[Dailydave] Understanding BIOS & SMM

Xeno Kovah xsk.dailydave at gmail.com
Sun Jan 26 10:45:26 EST 2014


Our research team at MITRE has been looking into BIOS security for the past
couple years and starting to publish our results in the last year. We
described BIOS exploits and an in-BIOS defensive system called BIOS
Chronomancy at venues like BlackHat and ACM CCS. We also released a free
tool called Copernicus[1] which lets you detect if a BIOS is writable, and
dump the contents of the BIOS from a Windows system (which makes
enterprise-wide configuration and integrity checking possible.)

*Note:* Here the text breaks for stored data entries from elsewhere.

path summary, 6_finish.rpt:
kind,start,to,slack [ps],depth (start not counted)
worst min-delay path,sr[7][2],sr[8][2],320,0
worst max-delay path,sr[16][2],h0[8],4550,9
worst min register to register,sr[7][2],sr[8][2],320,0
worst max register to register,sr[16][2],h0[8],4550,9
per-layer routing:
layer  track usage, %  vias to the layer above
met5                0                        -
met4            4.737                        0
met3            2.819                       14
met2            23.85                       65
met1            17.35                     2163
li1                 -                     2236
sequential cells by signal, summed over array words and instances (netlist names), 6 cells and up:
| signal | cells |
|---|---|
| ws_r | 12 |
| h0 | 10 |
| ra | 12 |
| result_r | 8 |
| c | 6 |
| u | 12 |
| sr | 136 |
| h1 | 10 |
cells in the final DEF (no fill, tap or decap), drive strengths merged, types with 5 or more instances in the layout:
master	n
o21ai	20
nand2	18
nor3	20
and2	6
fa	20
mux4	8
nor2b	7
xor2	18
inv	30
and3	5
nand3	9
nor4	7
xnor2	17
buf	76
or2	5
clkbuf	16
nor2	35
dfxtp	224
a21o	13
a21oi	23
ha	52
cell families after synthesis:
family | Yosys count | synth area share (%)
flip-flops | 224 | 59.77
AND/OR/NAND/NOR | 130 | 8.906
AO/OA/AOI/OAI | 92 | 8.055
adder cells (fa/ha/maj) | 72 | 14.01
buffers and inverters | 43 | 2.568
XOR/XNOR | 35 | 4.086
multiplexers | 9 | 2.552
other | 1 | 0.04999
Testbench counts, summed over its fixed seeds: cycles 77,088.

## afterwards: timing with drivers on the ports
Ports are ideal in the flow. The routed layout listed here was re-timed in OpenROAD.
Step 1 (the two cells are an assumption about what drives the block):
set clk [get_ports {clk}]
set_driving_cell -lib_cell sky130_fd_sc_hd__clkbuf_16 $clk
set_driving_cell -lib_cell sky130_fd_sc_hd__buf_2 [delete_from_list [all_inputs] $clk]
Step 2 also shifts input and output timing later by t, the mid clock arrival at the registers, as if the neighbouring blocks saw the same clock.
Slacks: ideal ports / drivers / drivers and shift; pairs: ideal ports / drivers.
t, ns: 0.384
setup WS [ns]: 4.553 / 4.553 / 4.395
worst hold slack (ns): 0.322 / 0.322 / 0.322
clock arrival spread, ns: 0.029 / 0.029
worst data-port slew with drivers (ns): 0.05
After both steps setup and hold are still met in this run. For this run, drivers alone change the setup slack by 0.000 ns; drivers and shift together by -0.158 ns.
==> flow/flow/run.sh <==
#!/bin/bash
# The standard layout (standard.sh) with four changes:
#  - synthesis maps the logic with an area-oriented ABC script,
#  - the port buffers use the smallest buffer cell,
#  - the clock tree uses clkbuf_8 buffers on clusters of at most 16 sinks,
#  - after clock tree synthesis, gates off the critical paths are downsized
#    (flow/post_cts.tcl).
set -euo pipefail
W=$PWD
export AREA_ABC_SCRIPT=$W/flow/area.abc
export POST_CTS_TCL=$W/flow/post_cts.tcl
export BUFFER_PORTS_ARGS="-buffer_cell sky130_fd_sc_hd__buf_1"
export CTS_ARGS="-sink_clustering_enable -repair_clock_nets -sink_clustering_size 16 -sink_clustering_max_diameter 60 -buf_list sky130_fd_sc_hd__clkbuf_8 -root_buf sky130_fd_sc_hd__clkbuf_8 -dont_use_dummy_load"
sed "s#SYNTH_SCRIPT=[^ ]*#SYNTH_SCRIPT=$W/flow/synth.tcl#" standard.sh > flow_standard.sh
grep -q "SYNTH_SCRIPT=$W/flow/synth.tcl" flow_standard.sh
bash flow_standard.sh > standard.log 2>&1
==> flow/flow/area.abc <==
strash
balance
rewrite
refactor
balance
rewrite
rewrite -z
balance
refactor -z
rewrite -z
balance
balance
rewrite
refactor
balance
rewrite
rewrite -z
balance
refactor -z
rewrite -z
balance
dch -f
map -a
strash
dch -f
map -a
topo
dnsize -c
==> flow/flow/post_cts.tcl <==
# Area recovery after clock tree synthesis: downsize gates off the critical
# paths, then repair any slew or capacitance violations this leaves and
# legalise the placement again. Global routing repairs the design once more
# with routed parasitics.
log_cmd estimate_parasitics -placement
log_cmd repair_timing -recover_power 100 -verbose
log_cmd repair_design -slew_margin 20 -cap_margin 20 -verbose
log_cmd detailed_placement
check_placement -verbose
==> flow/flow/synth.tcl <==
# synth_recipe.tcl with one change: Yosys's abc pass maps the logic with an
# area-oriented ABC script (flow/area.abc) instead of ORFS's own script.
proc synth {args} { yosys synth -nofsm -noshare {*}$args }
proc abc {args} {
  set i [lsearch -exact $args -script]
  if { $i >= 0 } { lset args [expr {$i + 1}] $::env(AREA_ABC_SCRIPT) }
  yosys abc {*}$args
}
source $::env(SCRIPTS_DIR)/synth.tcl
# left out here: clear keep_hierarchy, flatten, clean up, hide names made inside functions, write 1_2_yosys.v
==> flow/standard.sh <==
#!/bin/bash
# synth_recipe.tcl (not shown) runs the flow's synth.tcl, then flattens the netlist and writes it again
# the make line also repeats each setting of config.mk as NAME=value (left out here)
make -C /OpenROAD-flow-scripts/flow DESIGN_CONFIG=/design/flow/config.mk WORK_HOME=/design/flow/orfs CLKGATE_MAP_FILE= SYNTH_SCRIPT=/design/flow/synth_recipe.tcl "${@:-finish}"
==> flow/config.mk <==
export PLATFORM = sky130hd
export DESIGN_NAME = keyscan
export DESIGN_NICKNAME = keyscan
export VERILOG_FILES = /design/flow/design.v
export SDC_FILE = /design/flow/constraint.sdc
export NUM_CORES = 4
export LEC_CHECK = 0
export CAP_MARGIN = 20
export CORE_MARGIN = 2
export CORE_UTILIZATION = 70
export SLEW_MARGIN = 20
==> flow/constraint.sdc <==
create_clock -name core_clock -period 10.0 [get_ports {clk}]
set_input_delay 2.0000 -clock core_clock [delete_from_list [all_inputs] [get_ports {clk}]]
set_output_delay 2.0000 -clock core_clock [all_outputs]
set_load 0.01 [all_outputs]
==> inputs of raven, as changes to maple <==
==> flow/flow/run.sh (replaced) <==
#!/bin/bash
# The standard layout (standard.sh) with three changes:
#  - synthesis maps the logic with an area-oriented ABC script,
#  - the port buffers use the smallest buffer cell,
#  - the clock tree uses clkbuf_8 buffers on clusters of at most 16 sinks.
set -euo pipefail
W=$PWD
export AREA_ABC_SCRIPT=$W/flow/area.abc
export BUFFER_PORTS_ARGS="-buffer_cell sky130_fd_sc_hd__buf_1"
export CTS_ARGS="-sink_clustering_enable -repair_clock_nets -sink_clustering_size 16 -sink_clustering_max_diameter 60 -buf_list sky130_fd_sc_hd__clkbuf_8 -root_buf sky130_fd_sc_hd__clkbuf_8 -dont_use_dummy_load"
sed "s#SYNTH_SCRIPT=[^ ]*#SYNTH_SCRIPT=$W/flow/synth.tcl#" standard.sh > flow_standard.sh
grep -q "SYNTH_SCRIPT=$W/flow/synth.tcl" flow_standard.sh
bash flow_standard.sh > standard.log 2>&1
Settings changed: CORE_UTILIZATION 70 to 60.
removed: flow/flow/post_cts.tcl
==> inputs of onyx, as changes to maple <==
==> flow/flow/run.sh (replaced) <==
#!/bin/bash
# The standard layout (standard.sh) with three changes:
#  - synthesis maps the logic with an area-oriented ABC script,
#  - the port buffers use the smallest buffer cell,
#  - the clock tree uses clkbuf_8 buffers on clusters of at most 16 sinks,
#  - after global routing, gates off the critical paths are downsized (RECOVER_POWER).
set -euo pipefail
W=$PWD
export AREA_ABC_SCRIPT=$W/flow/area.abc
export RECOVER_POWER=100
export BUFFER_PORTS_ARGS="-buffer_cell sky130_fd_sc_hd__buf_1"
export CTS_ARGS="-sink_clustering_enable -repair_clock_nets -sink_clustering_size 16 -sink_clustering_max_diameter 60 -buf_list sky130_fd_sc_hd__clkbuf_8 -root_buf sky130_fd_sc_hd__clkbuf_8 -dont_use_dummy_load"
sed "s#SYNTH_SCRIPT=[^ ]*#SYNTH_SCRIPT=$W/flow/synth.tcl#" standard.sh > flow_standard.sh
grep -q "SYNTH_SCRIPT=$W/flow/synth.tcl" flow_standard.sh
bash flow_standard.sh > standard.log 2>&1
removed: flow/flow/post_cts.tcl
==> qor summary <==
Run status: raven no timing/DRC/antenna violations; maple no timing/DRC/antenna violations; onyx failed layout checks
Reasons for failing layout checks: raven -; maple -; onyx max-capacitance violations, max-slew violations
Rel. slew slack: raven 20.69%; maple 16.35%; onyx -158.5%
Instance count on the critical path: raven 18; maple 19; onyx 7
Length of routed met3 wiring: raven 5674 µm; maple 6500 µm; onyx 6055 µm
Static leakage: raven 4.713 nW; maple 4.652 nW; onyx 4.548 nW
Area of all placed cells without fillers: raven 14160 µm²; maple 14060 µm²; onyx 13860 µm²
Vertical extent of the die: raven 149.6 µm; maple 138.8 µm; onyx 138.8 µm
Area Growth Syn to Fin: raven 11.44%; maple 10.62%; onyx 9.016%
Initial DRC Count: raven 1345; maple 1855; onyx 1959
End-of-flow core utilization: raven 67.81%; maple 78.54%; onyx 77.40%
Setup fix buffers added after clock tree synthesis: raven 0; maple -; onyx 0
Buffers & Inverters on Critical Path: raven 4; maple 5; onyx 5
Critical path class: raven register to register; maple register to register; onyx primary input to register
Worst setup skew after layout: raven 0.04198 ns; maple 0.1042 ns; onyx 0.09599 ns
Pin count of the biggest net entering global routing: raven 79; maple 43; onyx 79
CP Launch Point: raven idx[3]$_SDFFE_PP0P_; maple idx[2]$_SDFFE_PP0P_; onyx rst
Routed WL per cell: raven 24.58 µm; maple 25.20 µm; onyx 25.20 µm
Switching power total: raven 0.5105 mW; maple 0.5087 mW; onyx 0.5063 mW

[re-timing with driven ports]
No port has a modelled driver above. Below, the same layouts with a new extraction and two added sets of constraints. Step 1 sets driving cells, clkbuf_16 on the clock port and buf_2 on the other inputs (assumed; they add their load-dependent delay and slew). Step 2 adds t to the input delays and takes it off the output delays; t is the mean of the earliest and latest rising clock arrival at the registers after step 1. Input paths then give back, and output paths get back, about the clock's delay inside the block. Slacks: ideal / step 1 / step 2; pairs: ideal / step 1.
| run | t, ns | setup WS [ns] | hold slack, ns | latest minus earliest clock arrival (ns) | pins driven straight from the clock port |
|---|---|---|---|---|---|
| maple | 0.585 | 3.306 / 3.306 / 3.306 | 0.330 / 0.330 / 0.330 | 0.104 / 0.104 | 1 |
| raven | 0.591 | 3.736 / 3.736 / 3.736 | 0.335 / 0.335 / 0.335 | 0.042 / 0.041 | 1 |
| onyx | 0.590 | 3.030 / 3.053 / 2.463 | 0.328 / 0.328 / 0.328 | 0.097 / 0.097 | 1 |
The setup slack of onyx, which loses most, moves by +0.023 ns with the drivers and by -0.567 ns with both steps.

But the question is, let's say you have a BIOS dump and it shows
differences. How are you going to interpret those differences? How do you
distinguish natural changes from malicious ones? We wanted to get a basic
inspection capability out there, but we recognized that people were going
to need to know a lot more about system internals, hardware quirks, and
UEFI before they'd be able to make full use of it. So we made a class to
help bootstrap people faster. Currently the class is scheduled for
CanSecWest[2] and Syscan[3] (and the prices are going up starting Feb 1).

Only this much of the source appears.